Protesi anca

Sono varie le tecniche chirurgiche con cui è possibile impiantare una protesi anca, per migliorare la qualità di vita del paziente. 

La struttura dell’anca

L’anca coincide con l’area anatomica che funge da collegamento fra tronco e arti inferiori, ma anche con l’articolazione in corrispondenza. Questa articolazione, fra le più grandi dell’organismo, è costituita dalla radice del femore, a sua volta formata da testa e collo, e dall’acetabolo, ovvero lo spazio all’interno del quale si inserisce la testa del femore.

Questa caratteristica fa entrare di diritto l’anca nelle enartrosi, le articolazioni che consentono una mobilità maggiore. Cartilagine e liquido sinoviale avvolgono l’articolazione dell’anca per proteggerla da urti e sfregamenti, che andrebbero a danneggiarne l’integrità.

La localizzazione e le caratteristiche distintive rendono l’anca una componente essenziale per la vita quotidiana: è grazie a questa articolazione che l’essere umano può restare in piedi, camminare, ecc.

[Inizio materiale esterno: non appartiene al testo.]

### src/rtl/seq_pkg.sv
`timescale 1ns/1ps
package seq_pkg;

  localparam int unsigned DEF_STAGES = 5;

  // Number of positions where neighbouring bits differ, over the low n bits.
  function automatic int unsigned adj_flips(input logic [31:0] v, input int unsigned n);
    int unsigned cnt;
    cnt = 0;
    for (int unsigned i = 0; i + 1 < n; i++) begin
      if (v[i] != v[i+1]) cnt++;
    end
    return cnt;
  endfunction

endpackage

### src/rtl/seq_ring_guard.sv
`timescale 1ns/1ps
module seq_ring_guard #(
  parameter int unsigned STAGES = seq_pkg::DEF_STAGES
) (
  input  logic [STAGES-1:0] ring,
  output logic              legal
);
  // A legal twisted-ring pattern is one block of ones and one block of zeros,
  // so there is at most one flip between neighbouring stages.
  always_comb begin
    legal = (seq_pkg::adj_flips(32'(ring), STAGES) <= 1);
  end
endmodule

### src/rtl/seq_ring.sv
`timescale 1ns/1ps
module seq_ring #(
  parameter int unsigned STAGES = seq_pkg::DEF_STAGES
) (
  input  logic              clk,
  input  logic              rst_n,
  input  logic              advance,
  input  logic              legal,
  output logic [STAGES-1:0] state_q
);
  logic [STAGES-1:0] state_d;

  always_comb begin
    state_d = state_q;
    if (advance) begin
      if (legal) state_d = {state_q[STAGES-2:0], ~state_q[STAGES-1]};
      else       state_d = '0;
    end
  end

  always_ff @(posedge clk or negedge rst_n) begin
    if (!rst_n)       state_q <= '0;
    else if (advance) state_q <= state_d;
  end


  illegal_flush_chk: assert property (@(posedge clk) disable iff (!rst_n)
    (advance && !legal) |=> (state_q == '0));

endmodule

### src/rtl/seq_decode.sv
`timescale 1ns/1ps
module seq_decode #(
  parameter int unsigned STAGES = seq_pkg::DEF_STAGES,
  localparam int unsigned OUTS = 2 * STAGES
) (
  input  logic [STAGES-1:0] ring,
  output logic [OUTS-1:0]   phase
);
  // Both ends low: step 0. Both ends high: step STAGES.
  assign phase[0]      = ~ring[0] & ~ring[STAGES-1];
  assign phase[STAGES] =  ring[0] &  ring[STAGES-1];

  // A rising front of ones marks the filling half of the cycle. A falling
  // front marks the emptying half.
  for (genvar k = 1; k < STAGES; k++) begin : g_pair
    assign phase[k]          =  ring[k-1] & ~ring[k];
    assign phase[STAGES + k] = ~ring[k-1] &  ring[k];
  end
endmodule

### src/rtl/johnson_decade_seq.sv
`timescale 1ns/1ps
module johnson_decade_seq #(
  parameter int unsigned STAGES = seq_pkg::DEF_STAGES,
  localparam int unsigned OUTS = 2 * STAGES
) (
  input  logic            clk,
  input  logic            rst_n,
  input  logic            hold,
  output logic [OUTS-1:0] phase,
  output logic            carry_out
);
  logic [STAGES-1:0] ring_q;
  logic              ring_ok;
  logic              count_en;

  assign count_en = ~hold;

  seq_ring_guard #(.STAGES(STAGES)) u_guard (
    .ring  (ring_q),
    .legal (ring_ok)
  );

  seq_ring #(.STAGES(STAGES)) u_ring (
    .clk     (clk),
    .rst_n   (rst_n),
    .advance (count_en),
    .legal   (ring_ok),
    .state_q (ring_q)
  );

  seq_decode #(.STAGES(STAGES)) u_dec (
    .ring  (ring_q),
    .phase (phase)
  );

  assign carry_out = ~ring_q[STAGES-1];


  reset_state_chk: assert property (@(posedge clk)
    !rst_n |-> (phase == OUTS'(1) && carry_out));


  one_active_chk: assert property (@(posedge clk) disable iff (!rst_n)
    ring_ok |-> $onehot(phase));


  step_rotate_chk: assert property (@(posedge clk) disable iff (!rst_n)
    (!hold && ring_ok) |=> (!ring_ok ||
      phase == {$past(phase[OUTS-2:0]), $past(phase[OUTS-1])}));


  hold_freeze_chk: assert property (@(posedge clk) disable iff (!rst_n)
    hold |=> (!ring_ok || ($stable(phase) && $stable(carry_out))));


  carry_half_chk: assert property (@(posedge clk) disable iff (!rst_n)
    ring_ok |-> (carry_out == (phase[STAGES-1:0] != '0)));


  carry_wrap_chk: assert property (@(posedge clk) disable iff (!rst_n)
    (ring_ok && $rose(carry_out)) |-> phase[0]);

endmodule

### config.mk
export PLATFORM = sky130hd
export DESIGN_NAME = johnson_decade_seq
export DESIGN_NICKNAME = d
export VERILOG_FILES = /design/src/rtl/seq_pkg.sv /design/src/rtl/seq_ring_guard.sv /design/src/rtl/seq_ring.sv /design/src/rtl/seq_decode.sv /design/src/rtl/johnson_decade_seq.sv
export SDC_FILE = /design/constraint.sdc
export NUM_CORES = 1
export LEC_CHECK = 0
export ABC_AREA = 1
export BUFFER_PORTS_ARGS = -buffer_cell sky130_fd_sc_hd__buf_4
export CAP_MARGIN = 10
export CORE_AREA = 2 2 39 41
export CTS_CLUSTER_DIAMETER = 100
export DETAILED_ROUTE_END_ITERATION = 10
export DIE_AREA = 0 0 41 43
export PLACE_DENSITY_LB_ADDON = 0.12
export RECOVER_POWER = 50
export SETUP_SLACK_MARGIN = 0.5
export SKIP_LAST_GASP = 1
export SYNTH_ARGS = -nofsm -noshare
export SYNTH_HDL_FRONTEND = slang
export SYNTH_SLANG_ARGS = --single-unit
### constraint.sdc
create_clock -name clk -period 2.97 [get_ports clk]
set_input_delay 0.4455 -clock clk [delete_from_list [all_inputs] [get_ports clk]]
set_output_delay 0.4455 -clock clk [all_outputs]
set_load 0.02 [all_outputs]
# [Yosys cells after proc, flatten, opt, wreduce, memory -nomap -nowiden]
# Cells that the tools add are included.
[totals] regBits=5 output_inout_bits=11 wordCells=29
[op_classes] eq_ne=4 bitwise_logic=15 magnitude_cmp=1 mux=5 n_addsub=3
[ops] cell="two-way mux 32 bit" n=3
[ops] cell="adder 32 x 1 -> 32 bit, second input constant" n=2
[ops] cell="<= comparator 32 x 1 -> 1 bit, second input constant" n=1
[ops] cell="bitwise AND 1 bit" n=10
[ops] cell="two-way mux 5 bit" n=1
[ops] cell="NOT 1 bit" n=5
[ops] cell="!= test 1 bit" n=4
[ops] cell="adder 1 x 1 -> 2 bit, second input constant" n=1
[ops] cell="two-way mux 1 bit" n=1

# [Depth between registers and ports, before layout]
# Gate-level depths: netlist (run 1).
[depth] depth_word=10 ltp_mapped=13 ltp_nobuf=13

# [By module]
# Synthesis (run 1) repeated with hierarchy kept, for this count alone.
[hier_totals] hier_cells=80 area_unflattened_um2=465.4
[modules_own_cells] module="seq_ring_guard" cells_per_inst=40 seq_area_each_um2=0.0 instances=1 area_each_um2=202.7
[modules_own_cells] module="seq_ring" cells_per_inst=22 seq_area_each_um2=125.1 instances=1 area_each_um2=195.2
[modules_own_cells] module="seq_decode" cells_per_inst=16 seq_area_each_um2=0.0 instances=1 area_each_um2=60.1
[modules_own_cells] module="johnson_decade_seq" cells_per_inst=2 seq_area_each_um2=0.0 instances=1 area_each_um2=7.5

# [Worst setup path before layout (run 1)]
# OpenSTA, ideal clock, no wires.
[synth_timing] kind="register to register" start="register u_ring.state_q[1]" end="register u_ring.state_q[1]" path_buffers=0 setup_time_ns=0.117 arrival_time_ns=1.852 path_stages_with_launch=13 setup_slack_ns=1.001 t_required_ns=2.853 cell_sequence="dfrtp_1 inv_1 ha_1 inv_1 ha_1 inv_1 nor2_1 nor2_1 ha_1 o21ai_1 a21oi_2 nand3_1 nand2_1"
[synth_via] elab_chain_len=10 elab_cells_between_ends=11 classes_between="add/sub: 3; order compare: 1; eq/ne: 2; mux: 5"
[synth_rtl] item="start, declared" line="seq_ring.sv:9" source="output logic [STAGES-1:0] state_q"
[synth_rtl] item="start signal, assigned" line="seq_ring.sv:23" source="else if (advance) state_q <= state_d;"
[synth_rtl] item="!= test 1 bit" line="seq_pkg.sv:11" source="if (v[i] != v[i+1]) cnt++;"
[synth_rtl] item="two-way mux 1 bit" line="seq_pkg.sv:11"
[synth_rtl] item="adder 1 x 1 -> 2 bit" line="seq_pkg.sv:11"
[synth_rtl] item="two-way mux 32 bit *" line="seq_pkg.sv:11"
[synth_rtl] item="adder 32 x 1 -> 32 bit" line="seq_pkg.sv:11"
[synth_rtl] item="two-way mux 32 bit *" line="seq_pkg.sv:11"
[synth_rtl] item="adder 32 x 1 -> 32 bit" line="seq_pkg.sv:11"
[synth_rtl] item="two-way mux 32 bit *" line="seq_pkg.sv:11"
[synth_rtl] item="<= comparator 32 x 1 -> 1 bit *" line="seq_ring_guard.sv:11" source="legal = (seq_pkg::adj_flips(32'(ring), STAGES) <= 1);"
[synth_rtl] item="two-way mux 5 bit *" line="seq_ring.sv:16" source="if (legal) state_d = {state_q[STAGES-2:0], ~state_q[STAGES-1]};"
# Mark *: on every way between the ends. The rest lies on a longest branch, timed or not.
# A chain may end at the register's enable or synchronous reset.

# [Final worst setup path (run 1)]
# Same ends and word-level chain as after synthesis.

==> key figures, run 1 <==
Place
  – Port buffer count: 13
  – HPWL after detailed placement: 795 microns
  – Placed instance count: 95
  – Placer Congestion: 0.756
  – Dpl cell area: 587 sq um

Logic synthesis
  – Synth Area in XOR/XNOR: 0
  – Syn Area/Cell: 7.06 sq um
  – Synth Warn #: 0
  – Register area share after synthesis: 0.265
  – Asr flop ratio synth: 1.00
  – Synthesized cell area: 473 sq um
  – Top cell type's share of synthesized area: 0.291
  – Post-synth top flop: dfrtp_1
  – Combinational family with the most area after synthesis: simple AND/OR/NAND/NOR gates
  – Post-Synth Simple-Gate Area: 0.299
  – Synthesized Nets: 81
  – Post-synthesis adder-cell area fraction: 0.291
  – Top cells by area, synth: ha_1 29%, dfrtp_1 26%, nand2_1 12%
  – Post-synth cell types: 12
  – Cell taking the most area after synthesis: ha_1
  – Synthesized instance count: 67
  – Post-synth EDFFs: 0
  – FF+latch count, synth: 5
  – Most numerous cell in the Yosys netlist: nand2_1
  – Post-synthesis mux area share: 0
  – Synth Area in Compound Gates: 0.0423
  – Top cells by count, synth: 15 x nand2_1, 13 x nor2_1, 12 x inv_1

Worst setup path
  – R2R depth: 12
  – Startpoint Class: flip-flop
  – Critical Path RT: 3.15 ns
  – WP buf/inv: 3
  – Worst Path Arrival: 2.34 ns
  – CP Class: reg2reg
  – CP max FO: 5
  – Critical R2R Capture: u_ring.state_q[1]
  – Worst path cell trace: inv_1 -> ha_1 -> inv_1 -> ha_1 -> inv_1 -> nor2_1 -> nor2_1 -> ha_1 -> o21ai_1 -> a21oi_2 -> nand3_1 -> nand2_1
  – Element type at the critical path end: flip-flop
  – RR Startpoint: u_ring.state_q[1]
  – FF-to-FF setup slack: 0.80 ns
  – Critical path's slowest cell: dfrtp_1
  – Top delay family on crit path: adder cells
  – CP peak stage delay: 0.38 ns

Detailed routing
  – DRC errors left: 0
  – Total Wirelength: 989 microns
  – Number of vias per cell: 4.40
  – Total number of vias: 440
  – DRT Pass-1 Iters: 2
  – Initial drt markers: 7
  – Remaining antenna violation count: 0
  – Wire length per cell: 9.89 microns

Die
  – Initial cell density of the core: 0.342
  – Die area: 0.00176 sq mm
  – Row Count: 14
  – IO Pins: 14
  – Die W: 41 microns
  – Die Height: 43 microns
  – Placeable Area: 0.00138 sq mm

Clock network
  – CTS max path bufs: 2
  – CTS tree: built
  – # resized after CTS: 0
  – Clock sink count: 5
  – Worst-skew pair later-pin latency: 0.24 ns
  – CTS clock-pin slew for the worst setup and hold paths: 0.05 ns
  – CTS H-tree lvls: 1
  – Root buf cell: clkbuf_4
  – CTS Buf Count: 3

Timing
  – Slew Limit Headroom: 0.793
  – Max-slew violations: 0
  – Least-Margin Pin Slew: 0.310 ns
  – Period utilization: 0.730
  – Final min period: 2.17 ns
  – Hold Fails Final Rpt: 0
  – RSZ-0062 raised after global routing: false
  – Fmax: 461 MHz
  – Max Clock Skew: 0.00345 ns
  – Endpoints failing setup: 0
  – Sum Neg Setup Slack: 0 ns
  – Min Hold Slack: 0.493 ns

Worst hold path
  – Worst min path class: in2reg
  – Min-delay src: hold
  – WHS Path Cells: 3
  – Hold Path End: u_ring.state_q[0]

Final layout
  – Post-route cell area: 601 sq um
  – Share of cells above drive strength 1: 0.143
  – Max reg flops: 5
  – Syn-to-layout area delta: 27.0%
  – Top flop regs: u_ring.state_q: 5 flops
  – Top reg by flops: u_ring.state_q
  – Total Nets Final: 99
  – Fin cells: 100
  – Diodes inserted: 0

GRT
  – First-pass GRT wire length: 1630 microns
  – Global-route usage over all layers: 0.140
  – Gr ovfl total: 0
  – Largest net degree at the start of global routing: 11
  – Vias in the first global route: 386
  – Initial antenna violation count: 0

Job
  – Number of max-cap violations: 0

Status
  – Status: finished, final reports clean
[kinds of logic after synthesis]
kind of cell	after synthesis
flip-flops	5
AND/OR/NAND/NOR	35
buffers and inverters	13
adder cells (fa/ha/maj)	11
AO/OA/AOI/OAI	3
[worst reg2reg max path, cell delays in order (launching register included)]
cell     delay (ns)
dfrtp_1        0.38
inv_1          0.09
ha_1           0.34
inv_1          0.08
ha_1           0.32
inv_1          0.06
nor2_1         0.04
nor2_1         0.11
ha_1           0.17
o21ai_1        0.08
a21oi_2        0.26
nand3_1        0.11
nand2_1        0.07
[routing by layer]
layer / GRT usage / wire, microns / up-vias
met2: 0.194 / 467 / 7
li1: - / - / 239
met5: 0 / 0 / -
met1: 0.190 / 469 / 192
met3: 0.0471 / 38 / 2
met4: 0.0600 / 14 / 0
[cell type report]
class / instances / area, sq um
sequential: 5 / 125
tap: 16 / 20.0
clock buffer: 4 / 26.3
fill: 163 / 783
inverter: 12 / 45.0
multi-input combinational: 49 / 299
timing repair buffer: 14 / 85.1
[worst max path at each step]
stage / startpoint / end / slack (ns) / cells after the start
after global placement: u_ring.state_q[0] / u_ring.state_q[1] / 0.84 / 12
after global routing: u_ring.state_q[1] / u_ring.state_q[4] / 0.53 / 12
after detailed placement: u_ring.state_q[1] / u_ring.state_q[1] / 0.80 / 12
after CTS: u_ring.state_q[0] / u_ring.state_q[1] / 0.79 / 12
final: u_ring.state_q[1] / u_ring.state_q[1] / 0.80 / 12
after floorplan: u_ring.state_q[1] / u_ring.state_q[1] / 1.00 / 12
[layout by cell type, fill, tap and decap left out, drive strengths merged]
cell type    synthesis  routed
o21ai                1       1
nor2                13      13
clkbuf               1      10
nand2               16      16
a31oi                1       1
nand3                5       5
dfrtp                5       5
nor3                 1       1
a21oi                1       1
inv                 12      12
dlygate4sd3          0       1
ha                  11      11
buf                  0       7
[what timing repair did]
item                                   in CTS  in global routing
hold buffers                                1                  0
setup endpoints to repair                   0                  0
endpoints found under the hold margin       2                  0
buffers inserted                            0                  0
[through the flow]
| step | setup slack [ns] | utilization |
|---|---|---|
| 2_1_floorplan | 1.00 | - |
| 3_3_place_gp | 0.836 | 0.424 |
| 3_5_place_dp | 0.799 | 0.424 |
| 5_1_grt | 0.535 | 0.434 |
| 6_report | 0.802 | 0.434 |
| 4_1_cts | 0.787 | 0.450 |
Power of run 1 is not shown: default switching activity piles up to over one toggle a cycle in this logic, so the estimate is an artifact.
==> inputs of run 2 (changes only) <==
ABC_AREA = 0   (was 1)
clock period = 1.75 ns   (was 2.97 ns; I/O delays follow)
==> run 2 against run 1 <==
Net effect: the flow now finishes with violations (negative setup slack); via count rose by 15%; routed wire length up 51%; worst setup slack got worse by 1.2 ns; first-iteration DRC count fell by 43%; register-to-register slack worse by 1.2 ns; non-clock buffer count up 26; clock skew is 0.0010 ns lower; global-route usage increased by 5.8 points; core utilization is 34 points higher; critical path type unchanged.
==> key figures, run 2 <==
Timing
  – Final min period: 2.10 ns
  – Least-Margin Pin Slew: 0.294 ns
  – Slew Limit Headroom: 0.804
  – Fmax: 475 MHz
  – Min Hold Slack: 0.321 ns
  – Max-slew violations: 0
  – Final WS setup: -0.354 ns
  – Period utilization: 1.20
  – Hold Fails Final Rpt: 0
  – Max Clock Skew: 0.00240 ns
  – RSZ-0062 raised after global routing: true
  – Endpoints failing setup: 5

Clock network
  – CTS tree: built
  – CTS max path bufs: 2
  – CTS H-tree lvls: 1
  – CTS clock-pin slew for the worst setup and hold paths: 0.04 ns
  – Root buf cell: clkbuf_4
  – CTS Buf Count: 3
  – Clock sink count: 5
  – Worst-skew pair later-pin latency: 0.25 ns

Final layout
  – Commonest non-fill, non-tap cell in the layout: buf_4
  – Share of cells above drive strength 1: 0.767
  – Total Nets Final: 105
  – Most frequent cells in the layout: 23 x buf_4, 15 x buf_6, 8 x ha_4
  – Top flop regs: u_ring.state_q: 5 flops
  – Top reg by flops: u_ring.state_q
  – Syn-to-layout area delta: 137%
  – Diodes inserted: 0
  – Max reg flops: 5

Worst setup path
  – Critical Path RT: 1.89 ns
  – Critical path's slowest cell: dfrtp_1
  – CP max FO: 4
  – Startpoint Class: flip-flop
  – CP peak stage delay: 0.40 ns
  – Worst path cell trace: inv_2 -> ha_4 -> inv_2 -> ha_4 -> mux2_4 -> ha_4 -> nor2_4 -> o32ai_4 -> buf_4 -> o41ai_4
  – Element type at the critical path end: flip-flop
  – CP Class: reg2reg
  – Worst Path Arrival: 2.24 ns
  – Most used cell, CP: ha_4

Logic synthesis
  – Top cells by area, synth: ha_1 30%, dfrtp_1 28%, o41ai_1 9.7%
  – Asr flop ratio synth: 1.00
  – Post-synth EDFFs: 0
  – Post-synth cell types: 13
  – Most numerous cell in the Yosys netlist: ha_1
  – Synth Warn #: 0
  – Synthesized Nets: 61
  – Post-synth top flop: dfrtp_1
  – Top cell type's share of synthesized area: 0.305
  – Synthesized instance count: 47
  – Register area share after synthesis: 0.277
  – Top cells by count, synth: 11 x ha_1, 8 x inv_1, 6 x nand2_1
  – Synthesized cell area: 452 sq um
  – FF+latch count, synth: 5
  – Cell taking the most area after synthesis: ha_1
  – Syn Area/Cell: 9.61 sq um

Status
  – Violated checks: negative setup slack
  – Status: finished, violations left

Detailed routing
  – DRT Pass-1 Iters: 4
  – DRC errors left: 0
  – Remaining antenna violation count: 0
  – Total number of vias: 507
  – Wire length per cell: 14.1 microns
  – Number of vias per cell: 4.78
  – Total Wirelength: 1490 microns
  – Initial drt markers: 4

Place
  – Placer Congestion: 0.707
  – HPWL after detailed placement: 961 microns
  – Port buffer count: 13

Worst hold path
  – Worst min path class: in2reg

Job
  – Number of max-cap violations: 0

Die
  – Die W: 41 microns
  – Initial cell density of the core: 0.326
  – Die area: 0.00176 sq mm
  – IO Pins: 14
  – Placeable Area: 0.00138 sq mm
  – Row Count: 14
  – Die Height: 43 microns

GRT
  – Vias in the first global route: 514
  – Largest net degree at the start of global routing: 11
  – First-pass GRT wire length: 2220 microns
  – Initial antenna violation count: 0
  – Gr ovfl total: 0
  – Global-route usage over all layers: 0.197
run 2: worst max-delay path, delay by kind of cell (launching register included):
kind                       cells  cell delay (ns)
adders and majority gates      3             0.64
DFF                            1             0.40
AOI/OAI and AO/OA              2             0.33
muxes                          1             0.27
buffers and inverters          3             0.26
and+or+nand+nor                1             0.09
run 2: kinds of logic after synthesis:
group,count (synthesis),synth area share
buf+inv,9,0.0748
compound gates,8,0.175
mux,1,0.0249
simple gates,12,0.125
flops,5,0.277
fa+ha+maj,11,0.305
xor+xnor,1,0.0194
run 2: layout make-up:
| type | instances | area, sq um |
|---|---|---|
| Inverter | 8 | 35.0 |
| Multi-Input combinational cell | 33 | 505 |
| Timing Repair Buffer | 40 | 355 |
| Tap cell | 16 | 20.0 |
| Fill cell | 87 | 315 |
| Sequential cell | 5 | 126 |
| Clock buffer | 4 | 26.3 |
run 2: worst paths after layout:
check,from,endpoint,slack [ns],cells after the start
min in group asynchronous,rst_n,u_ring.state_q[3],0.40,2
worst max register to register,u_ring.state_q[1],u_ring.state_q[1],-0.35,10
max in group asynchronous,rst_n,u_ring.state_q[2],1.11,2
worst max-delay path,u_ring.state_q[1],u_ring.state_q[1],-0.35,10
worst min register to register,u_ring.state_q[4],u_ring.state_q[0],0.67,2
worst min-delay path,hold,u_ring.state_q[3],0.32,2
run 2: through the flow:
| step | cells | util | TNS, ns | worst slack (ns) | cell area, sq um |
|---|---|---|---|---|---|
| 2_1_floorplan | 47 | - | -1.48 | -0.296 | 563 |
| 3_3_place_gp | 88 | 0.560 | -1.46 | -0.321 | 774 |
| 3_5_place_dp | 88 | 0.560 | -1.62 | -0.348 | 774 |
| 4_1_cts | 98 | 0.686 | -1.57 | -0.345 | 950 |
| 5_1_grt | 106 | 0.772 | -2.15 | -0.444 | 1070 |
| 6_report | 106 | 0.772 | -1.67 | -0.354 | 1070 |
run 2: per-layer routing:
layer	track usage	vias to the layer above	wire, microns
li1	-	253	-
met1	0.211	233	560
met2	0.322	17	806
met3	0.0262	4	61
met4	0.153	0	63
met5	0	-	0
run 2: repair_timing:
item / 4_1_cts / 5_1_grt
pin swaps: 8 / 8
endpoints found under the hold margin: 5 / 0
hold buffers: 1 / 0
resized for setup: 27 / 9
setup buffers: 5 / 8
setup endpoints to repair: 15 / 16
Power of run 2 is left out for the same reason.
==> inputs of run 3 (changes only) <==
==> constraint.sdc (replaced) <==
create_clock -name clk -period 1.75 [get_ports clk]
set_input_delay 0.35 -clock clk [delete_from_list [all_inputs] [get_ports clk]]
set_output_delay 0.35 -clock clk [all_outputs]
set_load 0.02 [all_outputs]
==> run 3 against run 2 <==
Net effect: the run still ends with negative setup slack left; sequential cell count unchanged; critical path depth decreased by 1; hold slack improved by 0.083 ns; non-clock buffer count decreased by 4; worst setup slack improved by 0.014 ns; critical path type unchanged; largest cell class unchanged.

Protesi anca: quando si deve procedere?

Dato che l’anca riveste un ruolo così importante, un suo eventuale deterioramento si ripercuote molto negativamente sulla qualità della vita. In ordine di frequenza, da quella più comune alle più rare, ecco le principali cause di danni all’articolazione dell’anca:
  • Coxartrosi, o artrosi dell’anca. Questa patologia degenerativa implica l’usura della cartilagine articolare, a causa di uno sfregamento costante. Molto spesso è ereditaria, ma può anche manifestarsi in seguito a traumi oppure come conseguenza di artrite reumatoide, displasia e osteonecrosi. Negli ultimi anni la sua incidenza è cresciuta: questo dato è da collegare anche al maggior numero di diagnosi precoci, che consentono di individuarla e affrontarla con più facilità. Il paziente lamenta spesso sintomi come dolore all’inguine e difficoltà nei movimenti;
  • Artrite reumatoide, un’artrite infiammatoria la cui origine è una reazione anomala del sistema immunitario. I sintomi iniziali interessano le piccole articolazioni, ma possono degenerare in deformazioni e blocchi articolari. Oltre a perdere la normale mobilità, le articolazioni risultano gonfie e doloranti;
  • Frattura, particolarmente comune nei soggetti in età avanzata
  • Artrite settica, da considerare una vera emergenza medica, che consiste in un’infiammazione batterica o virale dell’articolazione;
  • Necrosi avascolare della testa del femore, che implica la morte dei tessuti ossei. È spesso legata all’abuso di sostanze alcoliche;
  • Morbo di Paget, patologia cronica che altera il processo di formazione delle ossa;
  • Tumori ossei;
  • Displasia congenita, la cui causa è ignota. Con questa espressione si intende una serie di malformazioni dell’anca presenti sin dalla nascita.
In genere la prima opzione di trattamento è una terapia conservativa, in cui si sposano fisioterapia, riabilitazione e farmaci antidolorifici, con l’aggiunta di nuovi metodi che comprendono iniezioni di acido ialuronico e medicina rigenerativa.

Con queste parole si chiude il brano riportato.